Instructions for the task:
From the line with "for (int i = DIGITS" through the line with "reg_out_display_if #(.IN_W(IN_W)) bus_i ();", inclusive, return each line of the data below exactly and leave the rest out.

################

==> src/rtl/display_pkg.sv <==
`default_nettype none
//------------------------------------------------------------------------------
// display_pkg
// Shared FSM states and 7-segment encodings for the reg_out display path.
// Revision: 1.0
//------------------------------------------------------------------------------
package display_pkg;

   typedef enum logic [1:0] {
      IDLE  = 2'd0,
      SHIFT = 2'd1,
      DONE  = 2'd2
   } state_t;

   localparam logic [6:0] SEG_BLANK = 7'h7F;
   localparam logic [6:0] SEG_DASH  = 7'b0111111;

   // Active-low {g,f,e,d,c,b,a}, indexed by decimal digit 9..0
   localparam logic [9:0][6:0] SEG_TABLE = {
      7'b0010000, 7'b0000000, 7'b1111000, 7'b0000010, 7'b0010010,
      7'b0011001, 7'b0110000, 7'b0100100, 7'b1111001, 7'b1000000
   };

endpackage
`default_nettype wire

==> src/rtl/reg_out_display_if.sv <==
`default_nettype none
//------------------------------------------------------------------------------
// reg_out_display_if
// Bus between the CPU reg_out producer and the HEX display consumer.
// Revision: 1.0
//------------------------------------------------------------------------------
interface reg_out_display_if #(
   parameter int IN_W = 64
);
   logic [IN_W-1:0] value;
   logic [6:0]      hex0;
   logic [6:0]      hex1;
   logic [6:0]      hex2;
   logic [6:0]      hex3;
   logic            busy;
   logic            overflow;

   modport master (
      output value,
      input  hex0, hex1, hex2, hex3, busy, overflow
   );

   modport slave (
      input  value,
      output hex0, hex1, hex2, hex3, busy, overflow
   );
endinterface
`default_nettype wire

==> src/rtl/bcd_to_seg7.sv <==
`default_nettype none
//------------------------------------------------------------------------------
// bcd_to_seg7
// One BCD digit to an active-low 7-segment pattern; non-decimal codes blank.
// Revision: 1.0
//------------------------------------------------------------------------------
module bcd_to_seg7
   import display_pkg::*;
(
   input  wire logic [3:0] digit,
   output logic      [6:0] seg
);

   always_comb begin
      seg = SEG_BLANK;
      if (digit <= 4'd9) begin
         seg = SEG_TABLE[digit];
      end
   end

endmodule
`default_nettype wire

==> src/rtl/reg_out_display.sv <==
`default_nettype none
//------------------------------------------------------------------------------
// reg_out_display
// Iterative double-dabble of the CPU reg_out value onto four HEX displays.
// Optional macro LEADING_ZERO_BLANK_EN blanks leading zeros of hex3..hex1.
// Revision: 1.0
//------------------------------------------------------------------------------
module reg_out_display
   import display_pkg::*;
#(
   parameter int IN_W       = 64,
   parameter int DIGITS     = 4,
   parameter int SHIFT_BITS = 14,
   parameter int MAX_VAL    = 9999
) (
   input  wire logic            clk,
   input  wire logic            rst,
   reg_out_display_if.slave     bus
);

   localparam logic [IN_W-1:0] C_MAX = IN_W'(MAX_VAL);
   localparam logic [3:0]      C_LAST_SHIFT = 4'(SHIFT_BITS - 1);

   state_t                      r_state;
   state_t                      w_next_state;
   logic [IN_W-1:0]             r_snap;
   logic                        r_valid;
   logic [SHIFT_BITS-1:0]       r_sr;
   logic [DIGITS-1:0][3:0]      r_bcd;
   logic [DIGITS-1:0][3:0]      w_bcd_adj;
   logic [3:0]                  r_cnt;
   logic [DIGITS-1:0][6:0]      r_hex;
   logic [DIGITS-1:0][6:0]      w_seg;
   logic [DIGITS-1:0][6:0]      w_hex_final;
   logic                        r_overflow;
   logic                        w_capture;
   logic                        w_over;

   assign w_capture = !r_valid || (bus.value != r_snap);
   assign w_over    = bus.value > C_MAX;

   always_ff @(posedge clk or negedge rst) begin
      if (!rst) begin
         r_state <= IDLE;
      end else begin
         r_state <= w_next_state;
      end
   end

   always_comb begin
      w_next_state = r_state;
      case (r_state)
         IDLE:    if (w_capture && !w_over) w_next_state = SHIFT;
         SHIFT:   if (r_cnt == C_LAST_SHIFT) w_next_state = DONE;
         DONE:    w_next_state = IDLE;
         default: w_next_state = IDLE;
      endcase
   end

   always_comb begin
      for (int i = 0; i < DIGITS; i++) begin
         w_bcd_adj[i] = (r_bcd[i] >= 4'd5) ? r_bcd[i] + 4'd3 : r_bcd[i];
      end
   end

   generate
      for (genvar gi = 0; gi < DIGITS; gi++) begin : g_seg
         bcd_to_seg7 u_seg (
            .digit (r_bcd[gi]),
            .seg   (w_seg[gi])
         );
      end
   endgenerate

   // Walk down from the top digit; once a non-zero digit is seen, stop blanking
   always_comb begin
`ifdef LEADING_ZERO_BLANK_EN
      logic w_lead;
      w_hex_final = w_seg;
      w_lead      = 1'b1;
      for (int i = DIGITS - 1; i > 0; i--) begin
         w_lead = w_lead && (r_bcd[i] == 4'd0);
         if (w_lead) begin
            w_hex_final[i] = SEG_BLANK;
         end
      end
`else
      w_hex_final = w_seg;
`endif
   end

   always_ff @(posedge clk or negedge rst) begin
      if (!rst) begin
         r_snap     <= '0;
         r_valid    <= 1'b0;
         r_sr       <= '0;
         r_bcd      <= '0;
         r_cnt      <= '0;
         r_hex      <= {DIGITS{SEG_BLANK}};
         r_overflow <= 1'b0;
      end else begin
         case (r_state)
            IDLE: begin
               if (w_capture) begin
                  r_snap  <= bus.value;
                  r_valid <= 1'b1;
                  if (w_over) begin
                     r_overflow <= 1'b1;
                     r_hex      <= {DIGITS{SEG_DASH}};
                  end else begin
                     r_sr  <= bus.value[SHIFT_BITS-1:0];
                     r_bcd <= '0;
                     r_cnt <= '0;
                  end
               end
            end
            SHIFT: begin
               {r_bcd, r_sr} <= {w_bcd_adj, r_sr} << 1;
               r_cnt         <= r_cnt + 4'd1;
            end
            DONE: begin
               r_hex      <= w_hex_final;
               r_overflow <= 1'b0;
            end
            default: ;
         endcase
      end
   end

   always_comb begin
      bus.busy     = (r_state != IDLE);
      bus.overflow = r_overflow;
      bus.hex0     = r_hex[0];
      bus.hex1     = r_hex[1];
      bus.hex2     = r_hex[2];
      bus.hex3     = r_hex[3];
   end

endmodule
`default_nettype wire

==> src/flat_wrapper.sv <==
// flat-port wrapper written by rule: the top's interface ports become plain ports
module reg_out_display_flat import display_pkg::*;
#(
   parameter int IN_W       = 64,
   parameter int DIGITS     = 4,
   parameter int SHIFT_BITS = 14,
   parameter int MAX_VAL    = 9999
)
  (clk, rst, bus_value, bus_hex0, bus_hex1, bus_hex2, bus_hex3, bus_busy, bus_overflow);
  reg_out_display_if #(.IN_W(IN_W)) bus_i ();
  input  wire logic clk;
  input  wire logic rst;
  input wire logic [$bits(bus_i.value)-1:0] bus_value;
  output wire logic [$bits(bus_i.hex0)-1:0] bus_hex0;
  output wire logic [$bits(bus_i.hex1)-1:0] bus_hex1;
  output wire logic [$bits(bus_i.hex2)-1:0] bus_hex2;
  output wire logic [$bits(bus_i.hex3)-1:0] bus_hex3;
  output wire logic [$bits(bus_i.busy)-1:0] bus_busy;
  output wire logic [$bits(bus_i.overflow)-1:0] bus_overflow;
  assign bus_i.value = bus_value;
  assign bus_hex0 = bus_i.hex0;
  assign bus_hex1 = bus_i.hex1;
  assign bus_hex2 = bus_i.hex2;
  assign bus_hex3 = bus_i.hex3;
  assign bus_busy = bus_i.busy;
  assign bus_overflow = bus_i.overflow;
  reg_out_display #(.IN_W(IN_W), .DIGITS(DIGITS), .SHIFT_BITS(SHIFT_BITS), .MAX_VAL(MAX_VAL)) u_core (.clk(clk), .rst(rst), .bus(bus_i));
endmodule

################

Response for this exercise:
      for (int i = DIGITS - 1; i > 0; i--) begin
         w_lead = w_lead && (r_bcd[i] == 4'd0);
         if (w_lead) begin
            w_hex_final[i] = SEG_BLANK;
         end
      end
`else
      w_hex_final = w_seg;
`endif
   end

   always_ff @(posedge clk or negedge rst) begin
      if (!rst) begin
         r_snap     <= '0;
         r_valid    <= 1'b0;
         r_sr       <= '0;
         r_bcd      <= '0;
         r_cnt      <= '0;
         r_hex      <= {DIGITS{SEG_BLANK}};
         r_overflow <= 1'b0;
      end else begin
         case (r_state)
            IDLE: begin
               if (w_capture) begin
                  r_snap  <= bus.value;
                  r_valid <= 1'b1;
                  if (w_over) begin
                     r_overflow <= 1'b1;
                     r_hex      <= {DIGITS{SEG_DASH}};
                  end else begin
                     r_sr  <= bus.value[SHIFT_BITS-1:0];
                     r_bcd <= '0;
                     r_cnt <= '0;
                  end
               end
            end
            SHIFT: begin
               {r_bcd, r_sr} <= {w_bcd_adj, r_sr} << 1;
               r_cnt         <= r_cnt + 4'd1;
            end
            DONE: begin
               r_hex      <= w_hex_final;
               r_overflow <= 1'b0;
            end
            default: ;
         endcase
      end
   end

   always_comb begin
      bus.busy     = (r_state != IDLE);
      bus.overflow = r_overflow;
      bus.hex0     = r_hex[0];
      bus.hex1     = r_hex[1];
      bus.hex2     = r_hex[2];
      bus.hex3     = r_hex[3];
   end

endmodule
`default_nettype wire

==> src/flat_wrapper.sv <==
// flat-port wrapper written by rule: the top's interface ports become plain ports
module reg_out_display_flat import display_pkg::*;
#(
   parameter int IN_W       = 64,
   parameter int DIGITS     = 4,
   parameter int SHIFT_BITS = 14,
   parameter int MAX_VAL    = 9999
)
  (clk, rst, bus_value, bus_hex0, bus_hex1, bus_hex2, bus_hex3, bus_busy, bus_overflow);
  reg_out_display_if #(.IN_W(IN_W)) bus_i ();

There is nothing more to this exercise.